- Activity
What is the number of lines in the data that hold the string "reads"? Reply with that number only.

········

**src/hw/irq_pkg.sv**
```systemverilog
// Constants and types for the interrupt mask, flag and vectoring block
package irq_pkg;
  localparam int ADDR_W = 10;
  localparam int PC_W = 12;
  // Register indices; byte address is four times the index
  localparam logic [7:0] IDX_PIN_EN = 8'hE8;
  localparam logic [7:0] IDX_TMR_EN = 8'hEB;
  localparam logic [7:0] IDX_CONV_EN = 8'hEC;
  localparam logic [7:0] IDX_PIN_FLAG = 8'hED;
  localparam logic [7:0] IDX_TMR_FLAG = 8'hEF;
  localparam logic [7:0] IDX_CONV_FLAG = 8'hF0;
  localparam logic [7:0] IDX_CTRL = 8'hF4;
  localparam logic [7:0] IDX_EV_STAT = 8'hF5;
  localparam logic [7:0] IDX_EV_MASK = 8'hF6;
  // Field positions
  localparam int TMR_SLOW = 2;
  localparam int TMR_MID = 1;
  localparam int TMR_FAST = 0;
  localparam int CTRL_GIE = 0;
  localparam int EV_DISPATCH = 0;
  localparam int EV_WAKE = 1;
  // Reset values
  localparam logic [3:0] RST_NIBBLE = 4'h0;
  localparam logic [1:0] RST_EV = 2'h0;
  // Vectoring sequence
  localparam int VEC_CYCLES = 12;
  localparam logic [3:0] VEC_CNT_LAST = 4'(VEC_CYCLES - 1);
  localparam logic [3:0] VEC_CNT_LOAD = 4'(VEC_CYCLES - 2);
  localparam logic [3:0] VEC_CNT_PUSH = 4'h0;
  localparam logic [3:0] VEC_PAGE = 4'h1;
  localparam logic [7:0] VEC_MIN = 8'h01;
  localparam logic [7:0] VEC_MAX = 8'h07;

  typedef struct packed {
    logic conv;
    logic [2:0] timer;
    logic pin;
  } flags_s;

  typedef struct packed {
    logic hold;
    logic push;
    logic [PC_W-1:0] push_pc;
    logic load;
    logic [PC_W-1:0] load_pc;
  } cpu_vec_s;

  typedef enum logic [0:0] {ST_IDLE, ST_SEQ} seq_e;
endpackage

```
**src/hw/irq_ctrl.sv**
```systemverilog
// Interrupt mask, factor flag and vectoring block with APB registers
// Function
// RULE1: Suspend program, then push next PC to stack
// RULE2: Load PC with page 1 vector 01H-07H
// RULE3: Save plus vector load take 12 cycles
// RULE4: Four per-pin enable bits, 1 enables
// RULE5: Timer enables 2/8/32 Hz in D2..D0
// RULE6: Converter enable in D0, others read-only
// RULE7: One shared input pin flag in D0
// RULE8: Three timer factor flags in D2..D0
// RULE9: Converter factor flag in D0
// RULE10: Reading a flag register clears it
// RULE11: Unused bits read as zero
// RULE12: Masks and flags reset to zero
// RULE13: Request only if flag, mask, global enable
// RULE14: Taking interrupt clears global enable
// RULE15: Request while halted restarts CPU clock
// RULE16: Event during clearing read keeps flag set
module irq_ctrl (
  input wire logic pclk,
  input wire logic presetn,
  input wire logic [irq_pkg::ADDR_W-1:0] paddr,
  input wire logic psel,
  input wire logic penable,
  input wire logic pwrite,
  input wire logic [31:0] pwdata,
  output logic [31:0] prdata,
  output logic pready,
  output logic pslverr,
  input wire logic [3:0] input_port_pins,
  input wire logic [2:0] timer_ticks,
  input wire logic converter_done,
  input wire logic [irq_pkg::PC_W-1:0] cpu_pc,
  input wire logic cpu_set_ei,
  input wire logic cpu_set_di,
  input wire logic cpu_halt,
  output irq_pkg::cpu_vec_s cpu_vec,
  output logic cpu_irq_req,
  output logic cpu_clk_run,
  output logic irq
);

  function automatic logic hit(input logic [irq_pkg::ADDR_W-1:0] a,
                               input logic [7:0] idx);
    hit = (a[irq_pkg::ADDR_W-1:2] == idx) && (a[1:0] == 2'h0);
  endfunction

  logic [3:0] pin_meta_reg;
  logic [3:0] pin_sync_reg;
  logic [3:0] pin_prev_reg;
  logic [3:0] pin_en_reg;
  logic [2:0] tmr_en_reg;
  logic conv_en_reg;
  irq_pkg::flags_s flag_reg;
  logic gie_reg;
  logic [1:0] ev_stat_reg;
  logic [1:0] ev_mask_reg;
  logic pready_reg;
  logic pslverr_reg;
  logic [31:0] prdata_reg;
  irq_pkg::seq_e state_reg;
  logic [3:0] cnt_reg;
  irq_pkg::cpu_vec_s vec_reg;
  logic irq_req_reg;
  logic clk_run_reg;
  logic irq_reg;

  logic [3:0] rd_data;
  logic map_hit;
  logic done;
  logic wr_done;
  logic rd_done;
  logic [4:0] pending;
  logic any_pending;
  logic accept;
  logic [3:0] pin_rise;
  logic [2:0] vec_code;

  assign done = psel && penable && pready_reg;
  assign wr_done = done && pwrite;
  assign rd_done = done && !pwrite;
  assign pin_rise = pin_sync_reg & ~pin_prev_reg;

  // Pins are asynchronous; the edge detector reads only the second and third stages
  always_ff @(posedge pclk or negedge presetn) begin
    if (!presetn) begin
      pin_meta_reg <= irq_pkg::RST_NIBBLE;
      pin_sync_reg <= irq_pkg::RST_NIBBLE;
      pin_prev_reg <= irq_pkg::RST_NIBBLE;
    end else begin
      pin_meta_reg <= input_port_pins;
      pin_sync_reg <= pin_meta_reg;
      pin_prev_reg <= pin_sync_reg;
    end
  end

  // Unmasked requests per source
  assign pending = {flag_reg.conv & conv_en_reg,
                    flag_reg.timer & tmr_en_reg,
                    flag_reg.pin & (|pin_en_reg)};
  assign any_pending = |pending;
  assign accept = irq_req_reg && gie_reg && (state_reg == irq_pkg::ST_IDLE);
  assign vec_code = {|pending[3:1], pending[4], pending[0]};

  // Read mux; only defined bits are driven, the rest stay zero
  always_comb begin
    rd_data = 4'h0;
    map_hit = 1'b1;
    if (hit(paddr, irq_pkg::IDX_PIN_EN)) begin
      rd_data = pin_en_reg; // [RULE4]
    end else if (hit(paddr, irq_pkg::IDX_TMR_EN)) begin
      rd_data = {1'b0, tmr_en_reg}; // [RULE5] [RULE11]
    end else if (hit(paddr, irq_pkg::IDX_CONV_EN)) begin
      rd_data = {3'h0, conv_en_reg}; // [RULE6] [RULE11]
    end else if (hit(paddr, irq_pkg::IDX_PIN_FLAG)) begin
      rd_data = {3'h0, flag_reg.pin}; // [RULE7] [RULE11]
    end else if (hit(paddr, irq_pkg::IDX_TMR_FLAG)) begin
      rd_data = {1'b0, flag_reg.timer}; // [RULE8] [RULE11]
    end else if (hit(paddr, irq_pkg::IDX_CONV_FLAG)) begin
      rd_data = {3'h0, flag_reg.conv}; // [RULE9] [RULE11]
    end else if (hit(paddr, irq_pkg::IDX_CTRL)) begin
      rd_data = {3'h0, gie_reg};
    end else if (hit(paddr, irq_pkg::IDX_EV_STAT)) begin
      rd_data = {2'h0, ev_stat_reg};
    end else if (hit(paddr, irq_pkg::IDX_EV_MASK)) begin
      rd_data = {2'h0, ev_mask_reg};
    end else begin
      map_hit = 1'b0;
    end
  end

  // APB slave with one wait state
  always_ff @(posedge pclk or negedge presetn) begin
    if (!presetn) begin
      pready_reg <= 1'b0;
      pslverr_reg <= 1'b0;
      prdata_reg <= 32'h0000_0000;
    end else if (done) begin
      pready_reg <= 1'b0;
      pslverr_reg <= 1'b0;
      prdata_reg <= 32'h0000_0000;
    end else if (psel && penable) begin
      pready_reg <= 1'b1;
      pslverr_reg <= !map_hit;
      prdata_reg <= pwrite ? 32'h0000_0000 : {28'h0000000, rd_data};
    end
  end

  // Mask registers; writes to read-only positions are dropped
  always_ff @(posedge pclk or negedge presetn) begin
    if (!presetn) begin
      pin_en_reg <= irq_pkg::RST_NIBBLE; // [RULE12]
      tmr_en_reg <= irq_pkg::RST_NIBBLE[2:0]; // [RULE12]
      conv_en_reg <= 1'b0; // [RULE12]
      ev_mask_reg <= irq_pkg::RST_EV;
    end else if (wr_done) begin
      if (hit(paddr, irq_pkg::IDX_PIN_EN)) begin
        pin_en_reg <= pwdata[3:0]; // [RULE4]
      end
      if (hit(paddr, irq_pkg::IDX_TMR_EN)) begin
        tmr_en_reg <= pwdata[2:0]; // [RULE5]
      end
      if (hit(paddr, irq_pkg::IDX_CONV_EN)) begin
        conv_en_reg <= pwdata[0]; // [RULE6]
      end
      if (hit(paddr, irq_pkg::IDX_EV_MASK)) begin
        ev_mask_reg <= pwdata[1:0];
      end
    end
  end

  // Factor flags. Only the bits returned by the read are cleared, so an
  // event landing between data capture and the clearing edge survives.
  always_ff @(posedge pclk or negedge presetn) begin
    if (!presetn) begin
      flag_reg <= '0; // [RULE12]
    end else begin
      if (rd_done && hit(paddr, irq_pkg::IDX_PIN_FLAG) && prdata_reg[0]) begin
        flag_reg.pin <= |(pin_rise & pin_en_reg); // [RULE10] [RULE16]
      end else if (|(pin_rise & pin_en_reg)) begin
        flag_reg.pin <= 1'b1;
      end
      if (rd_done && hit(paddr, irq_pkg::IDX_TMR_FLAG)) begin
        flag_reg.timer <= (flag_reg.timer & ~prdata_reg[2:0])
                          | timer_ticks; // [RULE10] [RULE16]
      end else begin
        flag_reg.timer <= flag_reg.timer | timer_ticks;
      end
      if (rd_done && hit(paddr, irq_pkg::IDX_CONV_FLAG) && prdata_reg[0]) begin
        flag_reg.conv <= converter_done; // [RULE10] [RULE16]
      end else if (converter_done) begin
        flag_reg.conv <= 1'b1;
      end
    end
  end

  // Global enable; the dispatch clear beats a same-cycle enable
  always_ff @(posedge pclk or negedge presetn) begin
    if (!presetn) begin
      gie_reg <= 1'b0;
    end else if (accept) begin
      gie_reg <= 1'b0; // [RULE14]
    end else if (cpu_set_di) begin
      gie_reg <= 1'b0;
    end else if (cpu_set_ei) begin
      gie_reg <= 1'b1;
    end else if (wr_done && hit(paddr, irq_pkg::IDX_CTRL)) begin
      gie_reg <= pwdata[irq_pkg::CTRL_GIE];
    end
  end

  // Request to the core
  always_ff @(posedge pclk or negedge presetn) begin
    if (!presetn) begin
      irq_req_reg <= 1'b0;
    end else begin
      irq_req_reg <= any_pending && gie_reg && !accept
                     && (state_reg == irq_pkg::ST_IDLE); // [RULE13]
    end
  end

  // Vectoring sequence: hold the core, push return PC, load vector
  always_ff @(posedge pclk or negedge presetn) begin
    if (!presetn) begin
      state_reg <= irq_pkg::ST_IDLE;
      cnt_reg <= 4'h0;
      vec_reg <= '0;
    end else begin
      vec_reg.push <= 1'b0;
      vec_reg.load <= 1'b0;
      unique case (state_reg)
        irq_pkg::ST_IDLE: begin
          if (accept) begin
            state_reg <= irq_pkg::ST_SEQ;
            cnt_reg <= 4'h0;
            vec_reg.hold <= 1'b1; // [RULE1]
            vec_reg.push_pc <= cpu_pc;
            vec_reg.load_pc <= {irq_pkg::VEC_PAGE, 5'h00, vec_code}; // [RULE2]
          end
        end
        irq_pkg::ST_SEQ: begin
          cnt_reg <= cnt_reg + 4'h1;
          if (cnt_reg == irq_pkg::VEC_CNT_PUSH) begin
            vec_reg.push <= 1'b1; // [RULE1]
          end
          if (cnt_reg == irq_pkg::VEC_CNT_LOAD) begin
            vec_reg.load <= 1'b1; // [RULE2]
          end
          if (cnt_reg == irq_pkg::VEC_CNT_LAST) begin
            state_reg <= irq_pkg::ST_IDLE; // [RULE3]
            vec_reg.hold <= 1'b0;
          end
        end
      endcase
    end
  end

  // Halt: clock stops on the halt command, any unmasked request wakes it
  always_ff @(posedge pclk or negedge presetn) begin
    if (!presetn) begin
      clk_run_reg <= 1'b1;
    end else if (any_pending) begin
      clk_run_reg <= 1'b1; // [RULE15]
    end else if (cpu_halt) begin
      clk_run_reg <= 1'b0;
    end
  end

  // Block event status, read to clear, set wins
  always_ff @(posedge pclk or negedge presetn) begin
    if (!presetn) begin
      ev_stat_reg <= irq_pkg::RST_EV;
      irq_reg <= 1'b0;
    end else begin
      if (rd_done && hit(paddr, irq_pkg::IDX_EV_STAT)) begin
        ev_stat_reg <= (ev_stat_reg & ~prdata_reg[1:0])
                       | {!clk_run_reg && any_pending, accept};
      end else begin
        ev_stat_reg <= ev_stat_reg | {!clk_run_reg && any_pending, accept};
      end
      irq_reg <= |(ev_stat_reg & ev_mask_reg);
    end
  end

  assign prdata = prdata_reg;
  assign pready = pready_reg;
  assign pslverr = pslverr_reg;
  assign cpu_vec = vec_reg;
  assign cpu_irq_req = irq_req_reg;
  assign cpu_clk_run = clk_run_reg;
  assign irq = irq_reg;

  AST_SEQ_LEN: assert property (@(posedge pclk) disable iff (!presetn) // [RULE3]
    $rose(vec_reg.hold) |-> ##10 vec_reg.hold ##1 (vec_reg.load && vec_reg.hold)
      ##1 !vec_reg.hold)
    else $error("vector sequence not 12 cycles");

  AST_PUSH_FIRST: assert property (@(posedge pclk) disable iff (!presetn) // [RULE1]
    $rose(vec_reg.hold) |-> !vec_reg.push ##1
      (vec_reg.push && vec_reg.push_pc == $past(cpu_pc, 2)))
    else $error("return address not pushed after suspend");

  AST_VEC_RANGE: assert property (@(posedge pclk) disable iff (!presetn) // [RULE2]
    vec_reg.load |-> (vec_reg.load_pc[11:8] == irq_pkg::VEC_PAGE)
      && (vec_reg.load_pc[7:0] >= irq_pkg::VEC_MIN)
      && (vec_reg.load_pc[7:0] <= irq_pkg::VEC_MAX))
    else $error("vector outside page 1 range");

  AST_GIE_CLR: assert property (@(posedge pclk) disable iff (!presetn) // [RULE14]
    $rose(vec_reg.hold) |-> !gie_reg)
    else $error("global enable not cleared on dispatch");

  AST_REQ_COND: assert property (@(posedge pclk) disable iff (!presetn) // [RULE13]
    irq_req_reg |-> $past(gie_reg) && $past(any_pending))
    else $error("request without flag, mask and enable");

  AST_READ_CLR: assert property (@(posedge pclk) disable iff (!presetn) // [RULE10]
    rd_done && hit(paddr, irq_pkg::IDX_CONV_FLAG) && prdata_reg[0]
      && !converter_done |=> !flag_reg.conv)
    else $error("flag not cleared by read");

  AST_SET_WINS: assert property (@(posedge pclk) disable iff (!presetn) // [RULE16]
    timer_ticks[irq_pkg::TMR_FAST] |=> flag_reg.timer[irq_pkg::TMR_FAST])
    else $error("timer event lost");

  AST_RSV_ZERO: assert property (@(posedge pclk) disable iff (!presetn) // [RULE11]
    pready_reg |-> (prdata_reg[31:4] == 28'h0000000)
      && (!hit(paddr, irq_pkg::IDX_TMR_FLAG) || !prdata_reg[3]))
    else $error("unused bits not zero");

  AST_PIN_EN_WR: assert property (@(posedge pclk) disable iff (!presetn) // [RULE4]
    wr_done && hit(paddr, irq_pkg::IDX_PIN_EN) |=> pin_en_reg == $past(pwdata[3:0]))
    else $error("pin enable write lost");

  AST_WAKE: assert property (@(posedge pclk) disable iff (!presetn) // [RULE15]
    !clk_run_reg && any_pending |=> clk_run_reg)
    else $error("halt not released by request");

  AST_TMR_EN_WR: assert property (@(posedge pclk) disable iff (!presetn) // [RULE5]
    wr_done && hit(paddr, irq_pkg::IDX_TMR_EN) |=> tmr_en_reg == $past(pwdata[2:0]))
    else $error("timer enable write lost");

  AST_CONV_EN_WR: assert property (@(posedge pclk) disable iff (!presetn) // [RULE6]
    wr_done && hit(paddr, irq_pkg::IDX_CONV_EN) |=> conv_en_reg == $past(pwdata[0]))
    else $error("converter enable write lost");

  AST_PIN_CLR: assert property (@(posedge pclk) disable iff (!presetn) // [RULE10]
    rd_done && hit(paddr, irq_pkg::IDX_PIN_FLAG) && prdata_reg[0]
      && !(|(pin_rise & pin_en_reg)) |=> !flag_reg.pin)
    else $error("pin flag not cleared by read");

  // Flags ignore bus writes; only events and clearing reads change them
  AST_FLAG_RO: assert property (@(posedge pclk) disable iff (!presetn) // [RULE10]
    wr_done && hit(paddr, irq_pkg::IDX_TMR_FLAG) && (timer_ticks == 3'h0)
      |=> $stable(flag_reg.timer))
    else $error("timer flags changed by write");

  AST_NO_REQ_IN_SEQ: assert property (@(posedge pclk) disable iff (!presetn) // [RULE14]
    vec_reg.hold |-> !irq_req_reg)
    else $error("request raised during vectoring");

  AST_VEC_STABLE: assert property (@(posedge pclk) disable iff (!presetn) // [RULE2]
    !accept |=> $stable(vec_reg.load_pc) && $stable(vec_reg.push_pc))
    else $error("vector addresses changed without dispatch");

  COV_DISPATCH: cover property (@(posedge pclk) disable iff (!presetn)
    accept ##12 vec_reg.load);
  COV_CLEAR_RACE: cover property (@(posedge pclk) disable iff (!presetn)
    rd_done && hit(paddr, irq_pkg::IDX_TMR_FLAG) && ((prdata_reg[2:0] & timer_ticks) != 3'h0));
  COV_WAKE: cover property (@(posedge pclk) disable iff (!presetn)
    !clk_run_reg ##1 clk_run_reg);
  COV_READ_CLR: cover property (@(posedge pclk) disable iff (!presetn)
    rd_done && hit(paddr, irq_pkg::IDX_TMR_FLAG) && (prdata_reg[2:0] != 3'h0));
  COV_SLVERR: cover property (@(posedge pclk) disable iff (!presetn)
    pready_reg && pslverr_reg);

endmodule

```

········

- Answer area
2